I think I can hear the scream from Mr. Private all the way from Paris. :-)

Ada has a very clear principle that legality rules and static semantics
never break privateness. That is, the legality of client code does not
depend on the contents of the private part.

OTOH, dynamic semantics (type conversions, by-copy vs. by-reference, 'Size,
etc.) are allowed to break privateness so that the fact that something is
private has no effect on the dynamic semantics. (This principle is slightly
compromised by AI-363 in order that the specification "contract" is adhered
to; that seems better than breaking the contract in perfectly following the
semantics of non-private types.)

As I understand it, at least one compiler depends heavily on those
principles; and "leaking" privateness that affects legality rules is simply
not going to fly. Anywhere.

Anyway, the syntax isn't that big of a deal (although I'd rather forget the
capability of not specifying some or all of the parameters -- it's not worth
the complication in implementation, and we no longer have any real
similarity to formal packages -- which is good, because I don't think anyone
understands them). The real trouble will come from the semantics, and I'd
rather spend my time there.

****************************************************************

From: Robert Dewar
Sent: Saturday, September 25, 2004  6:45 AM

> Note that the original proposal had "with package Inst is new G(...);"
> which remains an option in my mind.  Pascal found the "with"
> odd in the middle of a package

I do too

, but I pretty quickly
> got used to it, and it makes the connection with formal
> packages very obvious.

I am not sure I would get used to it but you never know

   It also reminds me of the syntax
> of various functional languages that permit "let X = 3 in ..."
> pretty much anywhere.

Not really, the obvious parallel to LET is a DECLARE block
and this really seems different.

It is a bit like the Pascal WITH, and I definitely agree
that the use of ABSTRACT is confusing.

****************************************************************

From: Robert A. Duff
Sent: Saturday, September 25, 2004  10:13 AM

> It [partial insantiations] is a bit like the Pascal WITH...

I don't understand this analogy.  To me, Pascal's "with" is like Ada's
"use" (except it's for records instead of packages, and Pascal's "with"
is rife with Beaujolais effects).  Please explain.

I presume you're talking about Pascal, the language designed by Wirth,
and not Pascal Leroy, esteemed chair of ARG.

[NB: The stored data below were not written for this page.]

Design top, start of the top module:
module top (
  input  logic        clk,
  input  logic        rst_n,
  input  logic [15:0] setpoint,
  input  logic [15:0] feedback,
  input  logic [15:0] Kp,
  input  logic [15:0] Ki,
  input  logic [15:0] Kd,
  input  logic [15:0] clk_prescaler,
  output logic [15:0] control_signal
);
  pid_controller u_dut (
    .clk(clk),
    .rst_n(rst_n),
    .setpoint(setpoint),
    .feedback(feedback),
    .Kp(Kp),
    .Ki(Ki),
    .Kd(Kd),
    .clk_prescaler(clk_prescaler),
    .control_signal(control_signal)
  );
endmodule
Size: ~65 flip-flops, roughly 110 I/O pins, about 18000 sq um of cells after synthesis.
==> flow/config.mk <==
export PLATFORM = sky130hd
export DESIGN_NAME = top
export DESIGN_NICKNAME = top
export VERILOG_FILES = /design/flow/design.v
export SDC_FILE = /design/flow/constraint.sdc
export NUM_CORES = 4
export LEC_CHECK = 0
export ABC_AREA = 1
export CAP_MARGIN = 20
export CORE_MARGIN = 2
export CORE_UTILIZATION = 72
export CTS_CLUSTER_DIAMETER = 375
export CTS_CLUSTER_SIZE = 99
export PLACE_DENSITY = 0.4
export SLEW_MARGIN = 20
==> flow/constraint.sdc <==
create_clock -name core_clock -period 3.57 [get_ports {clk}]
set_input_delay 0.7140 -clock core_clock [delete_from_list [all_inputs] [get_ports {clk}]]
set_output_delay 0.7140 -clock core_clock [all_outputs]
set_load 0.01 [all_outputs]
run.sh (not shown) runs the stock make flow with config.mk's settings and CLKGATE_MAP_FILE=.
The baseline ended with an error in clock tree synthesis (4_1_cts) (DPL-0033).
==> next run, changes <==
==> flow/config.mk (replaced) <==
export PLATFORM = sky130hd
export DESIGN_NAME = top
export DESIGN_NICKNAME = top
export VERILOG_FILES = /design/flow/design.v
export SDC_FILE = /design/flow/constraint.sdc
export NUM_CORES = 4
export LEC_CHECK = 0
export CAP_MARGIN = 20
export CORE_MARGIN = 2
export CORE_UTILIZATION = 65
export SLEW_MARGIN = 20
export TNS_END_PERCENT = 5
==> flow/constraint.sdc (replaced) <==
create_clock -name core_clock -period 10.2 [get_ports {clk}]
set_input_delay 2.0400 -clock core_clock [delete_from_list [all_inputs] [get_ports {clk}]]
set_output_delay 2.0400 -clock core_clock [all_outputs]
set_load 0.01 [all_outputs]
=>
- The new run finished but fails on setup timing
- synthesized area goes down by about 6%
- die area increases by about 4.3%
- synthesized cell count went down by 23%
==> next run, changes <==
--- a/flow/config.mk
+++ b/flow/config.mk
@@ -9,4 +9,4 @@
 export CORE_MARGIN = 2
-export CORE_UTILIZATION = 65
+export CORE_UTILIZATION = 61
+export CTS_CLUSTER_SIZE = 100
 export SLEW_MARGIN = 20
-export TNS_END_PERCENT = 5
==> flow/constraint.sdc (replaced) <==
create_clock -name core_clock -period 13.6 [get_ports {clk}]
set_input_delay 2.7200 -clock core_clock [delete_from_list [all_inputs] [get_ports {clk}]]
set_output_delay 2.7200 -clock core_clock [all_outputs]
set_load 0.01 [all_outputs]
=>
- This time the run went through all stages and came out clean
- die area grows by 6.4%
- first-iteration DRC count shrinks by 21%
- sequential share of layout area grows by 0.50 points
- synthesized area does not change
- critical path depth grows by 4
- utilization shrinks by 7.9 points
- routed wire length shrinks by 6.2%
- worst hold slack stays flat
==> next run, changes <==
--- a/flow/config.mk
+++ b/flow/config.mk
@@ -7,6 +7,10 @@
 export LEC_CHECK = 0
-export CAP_MARGIN = 20
-export CORE_MARGIN = 2
-export CORE_UTILIZATION = 61
-export CTS_CLUSTER_SIZE = 100
+export CAP_MARGIN = 10
+export CORE_ASPECT_RATIO = 1.74
+export CORE_MARGIN = 10
+export CORE_UTILIZATION = 40
+export CTS_CLUSTER_SIZE = 82
+export GPL_TIMING_DRIVEN = 0
+export HOLD_SLACK_MARGIN = 0.15
+export MAX_ROUTING_LAYER = met4
 export SLEW_MARGIN = 20
Effect:
- worst setup slack degrades by 0.23 ns
- global-route usage is lower by 8.6 points
- clock-buffer cell count is unchanged
- hold slack improves by 0.0057 ns
- die area is higher by 76%
- cell count is higher by 8.8%
==> next run, changes <==
==> flow/config.mk (replaced) <==
export PLATFORM = sky130hd
export DESIGN_NAME = top
export DESIGN_NICKNAME = top
export VERILOG_FILES = /design/flow/design.v
export SDC_FILE = /design/flow/constraint.sdc
export NUM_CORES = 4
export LEC_CHECK = 0
export CAP_MARGIN = 20
export CORE_MARGIN = 2
export CORE_UTILIZATION = 59
export SETUP_SLACK_MARGIN = 2.3
export SLEW_MARGIN = 20
==> flow/constraint.sdc (replaced) <==
create_clock -name core_clock -period 9.09 [get_ports {clk}]
set_input_delay 1.8180 -clock core_clock [delete_from_list [all_inputs] [get_ports {clk}]]
set_output_delay 1.8180 -clock core_clock [all_outputs]
set_load 0.01 [all_outputs]
After rerunning:
- The changed run completed, yet does not pass: setup timing
- non-clock buffer count came out higher by 138
- final area came out higher by roughly a tenth
- die size came out lower by well over a third
- clock-buffer cell count does not change
- worst setup slack is worse by 2.2 ns
- hold slack is worse by 0.0057 ns
- area after synthesis stays the same
- critical path depth stays the same
- synthesized cell count is unchanged
- final cell count came out lower slightly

****************************************************************

From: Pascal Leroy
Sent: Monday, September 27, 2004  2:49 AM

Dan wrote:

> I am uncomfortable with this proposed new overloading of
> "abstract", because to me, abstract connotes "meta" rather
> than "partial".
>
> We would no longer need to describe this feature using
> abstract/concrete just to match the chosen syntax, but could
> use the more natural partial/full descriptive terms.

I too was uncomfortable with this usage of "abstract", as it really has
nothing to do with the other usages for that word in the language (the
types and subprograms exported by this instantiation are _not_ abstract).

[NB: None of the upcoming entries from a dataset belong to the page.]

==> flow/design.v <==
`timescale 1ns / 1ps
module fir_7_7(
    input clk,
    input rst,
    input [7:0] weight_data,
    input [2:0] weight_idx,
    input weight_valid,
    output weight_ready,
    input [7:0] input_data,
    input input_valid,
    output input_ready,
    output [15:0] output_data,
    input output_ready,
    output output_valid 
    );
    reg i_ready;
    reg w_ready;
    assign input_ready = i_ready;
    assign weight_ready = w_ready;
    wire [15:0] products [6:0];
    wire [15:0] sums [ 5:0];
    reg [7:0] inputs [6:0];
    reg [7:0] weights [6:0];
    reg [15:0] result;
    assign output_data = result;
    reg output_valid_delay;
    reg output_valid_r;
    assign output_valid = output_valid_r;
    always@(posedge clk)
    begin
        if(input_valid & input_ready)
            output_valid_delay <= 1;
        else
            output_valid_delay <= 0;
        output_valid_r <= output_valid_delay;
    end
    always@(posedge clk)
    begin
        if(rst)
        begin
            inputs[0] <= 0;
            inputs[1] <= 0;
            inputs[2] <= 0;
            inputs[3] <= 0;
            inputs[4] <= 0;
            inputs[5] <= 0;
            inputs[6] <= 0;
            weights[0] <= 0;
            weights[1] <= 0;
            weights[2] <= 0;
            weights[3] <= 0;
            weights[4] <= 0;
            weights[5] <= 0;
            weights[6] <= 0;
            result <= 0;
            i_ready <= 0;
            w_ready <= 0;
        end else begin
            i_ready <= 1;
            w_ready <= 1;
            if(weight_ready & weight_valid)begin
                weights[weight_idx] <= weight_data;
            end
            if(input_valid & input_ready)begin
                inputs[0] <= input_data;
                inputs[1] <= inputs[0];
                inputs[2] <= inputs[1];
                inputs[3] <= inputs[2];
                inputs[4] <= inputs[3];
                inputs[5] <= inputs[4];
                inputs[6] <= inputs[5];
            end
            if(output_valid & output_ready)begin
                result <= sums[5];
            end
        end
    end
    multiplier m0(inputs[0], weights[0], products[0]);
    multiplier m1(inputs[1], weights[1], products[1]);
    multiplier m2(inputs[2], weights[2], products[2]);
    multiplier m3(inputs[3], weights[3], products[3]);
    multiplier m4(inputs[4], weights[4], products[4]);
    multiplier m5(inputs[5], weights[5], products[5]);
    multiplier m6(inputs[6], weights[6], products[6]);
    adder a0(products[0], products[1], sums[0]);
    adder a1(products[2], products[3], sums[1]);
    adder a2(products[4], products[5], sums[2]);
    adder a3(products[6], sums[0], sums[3]);
    adder a4(sums[1], sums[2], sums[4]);
    adder a5(sums[3], sums[4], sums[5]);
endmodule
module adder(
    input [15:0] addend1,
    input [15:0] addend2,
    output [15:0] sum
    );
    assign sum = addend1 + addend2;
endmodule
module multiplier(
    input [7:0] weight_data,
    input [7:0] input_data,
    output [15:0] product
    );
    assign product = weight_data * input_data;
endmodule
Settings: LEC_CHECK=0, ABC_AREA=0, CAP_MARGIN=20, CELL_PAD_IN_SITES_DETAIL_PLACEMENT=2, CORE_ASPECT_RATIO=1.25, CORE_MARGIN=2, CORE_UTILIZATION=45, GPL_ROUTABILITY_DRIVEN=1, MAX_ROUTING_LAYER=met5, PLACE_DENSITY_LB_ADDON=0.05, SETUP_SLACK_MARGIN=-0.12, SLEW_MARGIN=20, TNS_END_PERCENT=75; clock period 10.6 ns.
run.sh (not shown) runs the stock make flow with config.mk's settings and CLKGATE_MAP_FILE=.
The first run finished with timing, DRC and antenna clean.
Change:
- CELL_PAD_IN_SITES_DETAIL_PLACEMENT: 2 -> default
- CORE_ASPECT_RATIO: 1.25 -> default
- CORE_UTILIZATION: 45 -> 70
- CTS_CLUSTER_SIZE: default -> 73
- GPL_ROUTABILITY_DRIVEN: 1 -> default
- MAX_ROUTING_LAYER: met5 -> default
- PLACE_DENSITY_LB_ADDON: 0.05 -> default
- SETUP_SLACK_MARGIN: -0.12 -> 1.08
- TNS_END_PERCENT: 75 -> default
- clock period: 10.6 -> 4.19 ns (I/O delays scaled with it)
The changed run produced a layout that fails on setup timing.
Sequential power rises by 150%.
Area after synthesis does not change.
Routed wire length falls by 16%.
Sequential share of layout area falls by 1.3 points.
Total power rises to 2.6 times its value.
Change:
- ABC_AREA: 0 -> 1
- CTS_CLUSTER_DIAMETER: default -> 228
- CTS_CLUSTER_SIZE: 73 -> default
- HOLD_SLACK_MARGIN: default -> -0.08
- TNS_END_PERCENT: default -> 5
- clock period: 4.19 -> 4.17 ns (I/O delays scaled with it)
Result:
- The changed run produced a layout that fails on setup timing
- critical path depth climbs by 4
- combinational power climbs to 9.7 times its value
- global-route usage drops by 0.77 points
- flip-flop count stays the same
- utilization drops by 3.7 points
- sequential power climbs by about 9%
- die area climbs by 4.6%
Change:
- ABC_AREA: 1 -> default
- CORE_UTILIZATION: 70 -> 59
- CTS_CLUSTER_DIAMETER: 228 -> default
- HOLD_SLACK_MARGIN: -0.08 -> default
- SETUP_SLACK_MARGIN: 1.08 -> 1.43
- TNS_END_PERCENT: 5 -> default
- clock period: 4.17 -> 5.78 ns (I/O delays scaled with it)
Result:
- The new run finished but failed the layout checks on setup timing
- cell area came out lower by 1.7%
- worst setup slack gains 1.4 ns
- clock-buffer cell count came out lower by 3
- power came out lower by 66%
- synthesized cell count came out lower by 18%
- clock power came out lower by 19%
- global-route usage came out lower by 6.7 points
- wire length came out lower by 6.0%
- critical path depth came out lower by 2
- hold slack loses 0.012 ns
- sequential cell count stays the same
Change:
- CORE_UTILIZATION: 59 -> 70
- HOLD_SLACK_MARGIN: default -> -0.08
- SETUP_SLACK_MARGIN: 1.43 -> default
- clock period: 5.78 -> 6.51 ns (I/O delays scaled with it)
The new run completed and failed the layout checks on setup timing; first-iteration DRC count rose by 60%; power fell by about 18%; final cell count fell by about 2.6%; final area fell by about 1.5%; die area fell by about 15%; wire length rose by 2.3%; critical path depth fell by 2; clock skew rose by 0.0035 ns; non-clock buffer count fell by 3.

I agree that, if we forget syntax for a minute, the correct way to think
of this construct is as a partial view of the instantiation, as all the
entities it exports are partial views.  So the nonterminal should ideally
be named partial_package_instantiation, and the syntax should reflect
this.

Bob replied:

> I found it a bit odd at first, too, but if you think of it as
> similar to the "abstract" that comes at the start of academic
> papers, I think it makes sense.  Anyway, I *really* don't
> want an argument over the syntax to derail the proposal.
> I'll write "limited" or "abstract" or anything else you want
> -- so long as I get to pass private types to generics.

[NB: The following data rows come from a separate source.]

==> design/flow/run.sh <==
#!/bin/bash
# the make line also repeats each setting of config.mk as NAME=value (left out here)
make -C /OpenROAD-flow-scripts/flow DESIGN_CONFIG=/design/flow/config.mk WORK_HOME=/design/flow/orfs CLKGATE_MAP_FILE= finish
==> design/flow/config.mk <==
export PLATFORM = sky130hd
export DESIGN_NAME = cordic
export DESIGN_NICKNAME = cordic
export VERILOG_FILES = /design/flow/design.v
export SDC_FILE = /design/flow/constraint.sdc
export NUM_CORES = 4
export LEC_CHECK = 0
export CAP_MARGIN = 20
export CORE_MARGIN = 2
export CORE_UTILIZATION = 38
export SLEW_MARGIN = 20
==> design/flow/constraint.sdc <==
create_clock -name core_clock -period 5.39 [get_ports {clk}]
set_input_delay 1.0780 -clock core_clock [delete_from_list [all_inputs] [get_ports {clk}]]
set_output_delay 1.0780 -clock core_clock [all_outputs]
set_load 0.01 [all_outputs]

I disagree with this assessment.  In general, experience has proven that,
for a proposal to make progress, it is important to find a "good" syntax.
Otherwise we keep coming back to the syntax issue.  More importantly, the
syntax should really reflect the underlying semantics.  As I said above, I
see nothing "abstract" in these instantiations, so the fact that the
syntax resembles that of abstract derived types is just confusing.  A
syntax that would be based on "limited" would be confusing too, as these
instantiations don't export a limited view.  The word that we consistently
use throughout the language to express that we have a partial view is
"private", so I believe that we should try to use that word here too.

So without further ado, let me propose a syntax that mimics that of
private extensions:

	package Inst is new Gen (Param, <>) with private;

This one has the advantage of conveying the notion that the instantiation
gives a partial view, and that more information will be provided later in
the private part.  It is also sufficiently similar to existing syntax that
it should be easy to learn.  And it is sufficiently different from the
syntax for private library units that no confusion is possible between the
too.

The perfect solution, isn't it? ;-)

****************************************************************

From: Robert A. Duff
Sent: Monday, September 27, 2004  8:44 AM

> I disagree with this assessment.  In general, experience has proven that,
> for a proposal to make progress, it is important to find a "good" syntax.

True, but experience has also shown that proposals sometimes get killed
for being "too complex", where the measure of complexity is "how long
and hard we have argued about it".  I was trying to express that at this
point, I am willing to go along with whatever syntax some folks in some
meeting decided on.  However, ...

> 	package Inst is new Gen (Param, <>) with private;

I like it.

> The perfect solution, isn't it? ;-)

Yes, it is perfect.  Now, everybody else, please just say "yes".  ;-)

****************************************************************

From: Gary Dismukes
Sent: Monday, September 27, 2004  10:57 AM

> > 	package Inst is new Gen (Param, <>) with private;
>
> I like it.

I also like that syntax.  Even though I found the "abstract" syntax
acceptable at the time we voted on it, I still felt that somehow
the 'private' keyword would be more appropriate.  Pascal's latest
proposal integrates 'private' nicely (not to mentioning also
bringing along the 'with' of Tuck's original suggestion, in
a nicer syntactic position;-).

> > The perfect solution, isn't it? ;-)
>
> Yes, it is perfect.  Now, everybody else, please just say "yes".  ;-)

Certainly close enough for my taste, so "yes"!

****************************************************************

From: Tucker Taft
Sent: Saturday, September 25, 2004  7:57 AM

Several times Randy has suggested we drop the "<>"
aspect of abstract instantiations.  That would seem
to simplify the description and the implementation.
Should we go that direction?

****************************************************************

From: Robert A. Duff
Sent: Saturday, September 25, 2004  9:57 AM

Well, what do we lose?

And are these things analogous to formal packages or not?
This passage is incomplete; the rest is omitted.